Facile skin targeting of a thalidomide analog containing benzyl chloride moiety alleviates experimental psoriasis via the suppression of MAPK/NF-κB/AP-1 phosphorylation in keratinocytes

Abstract Background Thalidomide can be a TNF-α inhibitor for treating skin inflammation. This drug exhibits a strong toxicity that limits its application. Objective We synthesized a thalidomide analog containing the benzyl chloride group (2-[1-(3-chlorobenzyl)-2,6-dioxopiperidin-3-yl]isoindoline-1,3-dione, CDI) to examine anti-inflammatory activity against psoriasis. Methods The evaluation was conducted by the experimental platforms of in vitro TNF-α- or imiquimod (IMQ)-stimulated HaCaT cells and in vivo IMQ-induced psoriasiform plaque.

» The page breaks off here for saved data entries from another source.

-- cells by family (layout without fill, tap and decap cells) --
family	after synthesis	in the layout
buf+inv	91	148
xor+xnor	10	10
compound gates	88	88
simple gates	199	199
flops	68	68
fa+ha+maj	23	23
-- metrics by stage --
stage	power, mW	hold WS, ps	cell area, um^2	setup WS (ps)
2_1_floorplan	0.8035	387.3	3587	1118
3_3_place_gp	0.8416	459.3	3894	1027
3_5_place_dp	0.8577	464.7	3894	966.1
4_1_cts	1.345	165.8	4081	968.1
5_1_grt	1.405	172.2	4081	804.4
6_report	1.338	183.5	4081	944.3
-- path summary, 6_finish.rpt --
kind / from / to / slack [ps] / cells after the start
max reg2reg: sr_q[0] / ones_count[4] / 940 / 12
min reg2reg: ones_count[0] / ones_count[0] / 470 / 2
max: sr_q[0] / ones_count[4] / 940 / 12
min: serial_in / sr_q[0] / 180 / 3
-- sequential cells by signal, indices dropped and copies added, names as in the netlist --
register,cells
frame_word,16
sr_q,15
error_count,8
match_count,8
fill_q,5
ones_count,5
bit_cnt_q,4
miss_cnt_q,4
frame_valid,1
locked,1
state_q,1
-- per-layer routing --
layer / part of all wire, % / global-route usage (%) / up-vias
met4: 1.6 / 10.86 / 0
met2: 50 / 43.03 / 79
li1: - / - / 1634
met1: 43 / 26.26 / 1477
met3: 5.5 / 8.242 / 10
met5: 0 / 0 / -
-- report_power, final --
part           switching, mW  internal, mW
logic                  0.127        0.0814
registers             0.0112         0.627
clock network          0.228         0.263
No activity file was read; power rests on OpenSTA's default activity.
--- config.mk ---
export PLATFORM = sky130hd
export DESIGN_NAME = avalon_sdram_bridge_flat
export DESIGN_NICKNAME = d
export VERILOG_FILES = /design/src/rtl/avalon_sdram_bridge_if.sv /design/src/rtl/avalon_sdram_bridge.sv /design/src/flat_wrapper.sv
export SDC_FILE = /design/constraint.sdc
export NUM_CORES = 1
export LEC_CHECK = 0
export CORE_ASPECT_RATIO = 1.75
export CORE_MARGIN = 2
export CORE_UTILIZATION = 58
export DETAILED_ROUTE_END_ITERATION = 6
export HOLD_SLACK_MARGIN = 0.12
export PLACE_DENSITY = 0.85
export SYNTH_ARGS = -nofsm -noshare
export SYNTH_HDL_FRONTEND = slang
export SYNTH_SLANG_ARGS = --single-unit
--- constraint.sdc ---
create_clock -name CLK -period 7.24 [get_ports CLK]
set_input_delay 0.724 -clock CLK [delete_from_list [all_inputs] [get_ports CLK]]
set_output_delay 0.724 -clock CLK [all_outputs]
set_load 0.02 [all_outputs]
--- src/rtl/avalon_sdram_bridge_if.sv ---
// avalon_sdram_bridge_if: Avalon-MM slave side and SDRAM controller request side of the bridge.
interface avalon_sdram_bridge_if #(
    parameter int ASIZE = 22,
    parameter int DSIZE = 16
);
    logic [ASIZE-1:0]   AV_ADDRESS;
    logic               AV_READ;
    logic               AV_WRITE;
    logic [DSIZE-1:0]   AV_WRITEDATA;
    logic [DSIZE/8-1:0] AV_BYTEENABLE;
    logic [7:0]         AV_BURSTCOUNT;
    logic               AV_WAITREQUEST;
    logic [DSIZE-1:0]   AV_READDATA;
    logic               AV_READDATAVALID;
    logic [ASIZE-1:0]   ADDR;
    logic               WR;
    logic               RD;
    logic [7:0]         LENGTH;
    logic [DSIZE-1:0]   DATAIN;
    logic [DSIZE/8-1:0] DM;
    logic               IN_REQ;
    logic               OUT_VALID;
    logic [DSIZE-1:0]   DATAOUT;
    logic               DONE;
    logic               ERR;
    modport slave (
        input  AV_ADDRESS, AV_READ, AV_WRITE, AV_WRITEDATA, AV_BYTEENABLE, AV_BURSTCOUNT,
               IN_REQ, OUT_VALID, DATAOUT, DONE,
        output AV_WAITREQUEST, AV_READDATA, AV_READDATAVALID,
               ADDR, WR, RD, LENGTH, DATAIN, DM, ERR
    );
    modport master (
        output AV_ADDRESS, AV_READ, AV_WRITE, AV_WRITEDATA, AV_BYTEENABLE, AV_BURSTCOUNT,
               IN_REQ, OUT_VALID, DATAOUT, DONE,
        input  AV_WAITREQUEST, AV_READDATA, AV_READDATAVALID,
               ADDR, WR, RD, LENGTH, DATAIN, DM, ERR
    );
endinterface
<file path="src/rtl/decoder_pkg.sv">
// decoder_pkg: shared direction encoding and one-hot helper for the sequenced decoder
package decoder_pkg;
  typedef enum logic {DIR_UP = 1'b0, DIR_DOWN = 1'b1} dir_e;
  function automatic logic [31:0] onehot(input int unsigned idx);
    return 32'd1 << idx;
  endfunction
endpackage

</file>
<file path="src/rtl/decoder_n.sv">
// decoder_n: combinational W-to-2**W binary-to-one-hot decoder
module decoder_n
  import decoder_pkg::*;
#(
  parameter int W = 2
) (
  input  logic [W-1:0]      i_idx,
  output logic [(2**W)-1:0] o_one_hot
);
  always_comb begin
    o_one_hot = '0;
    o_one_hot[i_idx] = 1'b1;
  end
endmodule

</file>
<file path="src/rtl/decoder_seq_n.sv">
// decoder_seq_n: registered one-hot decoder over an index that can be loaded or stepped with wrap
module decoder_seq_n
  import decoder_pkg::*;
#(
  parameter int W = 2,
  parameter int RESET_INDEX = 0
) (
  input  logic              i_clk,
  input  logic              i_reset,
  input  logic              i_load,
  input  logic [W-1:0]      i_binary,
  input  logic              i_step,
  input  logic              i_dir,
  input  logic              i_enable,
  output logic [(2**W)-1:0] o_one_hot,
  output logic [W-1:0]      o_binary,
  output logic              o_wrap
);
  localparam int N = 2**W;
  localparam logic [W-1:0] RST_IDX = W'(RESET_INDEX);
  localparam logic [N-1:0] RST_OH = N'(1) << RESET_INDEX;
  if (RESET_INDEX < 0 || RESET_INDEX >= N) begin : g_bad_reset_index
    $fatal(1, "decoder_seq_n: RESET_INDEX %0d out of range for W=%0d", RESET_INDEX, W);
  end
  logic [W-1:0] r_index, w_next, w_stepped;
  logic [N-1:0] r_one_hot, w_dec;
  logic         r_wrap, w_wrap, w_down;
  assign w_down = dir_e'(i_dir) == DIR_DOWN;
  assign w_stepped = w_down ? r_index - 1'b1 : r_index + 1'b1;
  always_comb begin
    w_next = i_load ? i_binary : (i_step ? w_stepped : r_index);
    w_wrap = !i_load && i_step && (w_down ? (r_index == '0) : (r_index == '1));
  end
  decoder_n #(.W(W)) m_decoder (.i_idx(w_next), .o_one_hot(w_dec));
  always_ff @(posedge i_clk or posedge i_reset) begin
    if (i_reset) begin
      r_index   <= RST_IDX;
      r_one_hot <= RST_OH;
      r_wrap    <= 1'b0;
    end else begin
      r_index   <= w_next;
      r_one_hot <= i_enable ? w_dec : '0;
      r_wrap    <= w_wrap;
    end
  end
  assign o_binary  = r_index;
  assign o_one_hot = r_one_hot;
  assign o_wrap    = r_wrap;
endmodule

</file>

Results Using the in vitro keratinocyte model, we demonstrated a greater inhibition of IL-1β, IL-6, and IL-24 by CDI than by thalidomide. No significant cytotoxicity was observed at 100 μM. CDI delivered facilely into the skin with a cutaneous targeting ability 228-fold greater than thalidomide. CDI caused a negligible irritation on healthy mouse skin. We showed that topically applied CDI reduced IMQ-induced red scaly lesions, hyperplasia, microabscesses, and cytokine expression in the mouse model. The skin-barrier function measured by transepidermal water loss (TEWL) could be partially recovered from 50.6 to 36.3 g/m2/h by CDI. The mechanistic study showed that CDI suppressed cytokine production by inhibiting the phosphorylation of NF-κB and AP-1 via MAPK pathways. Conclusion CDI would be beneficial for the development of a therapeutic agent against psoriasis.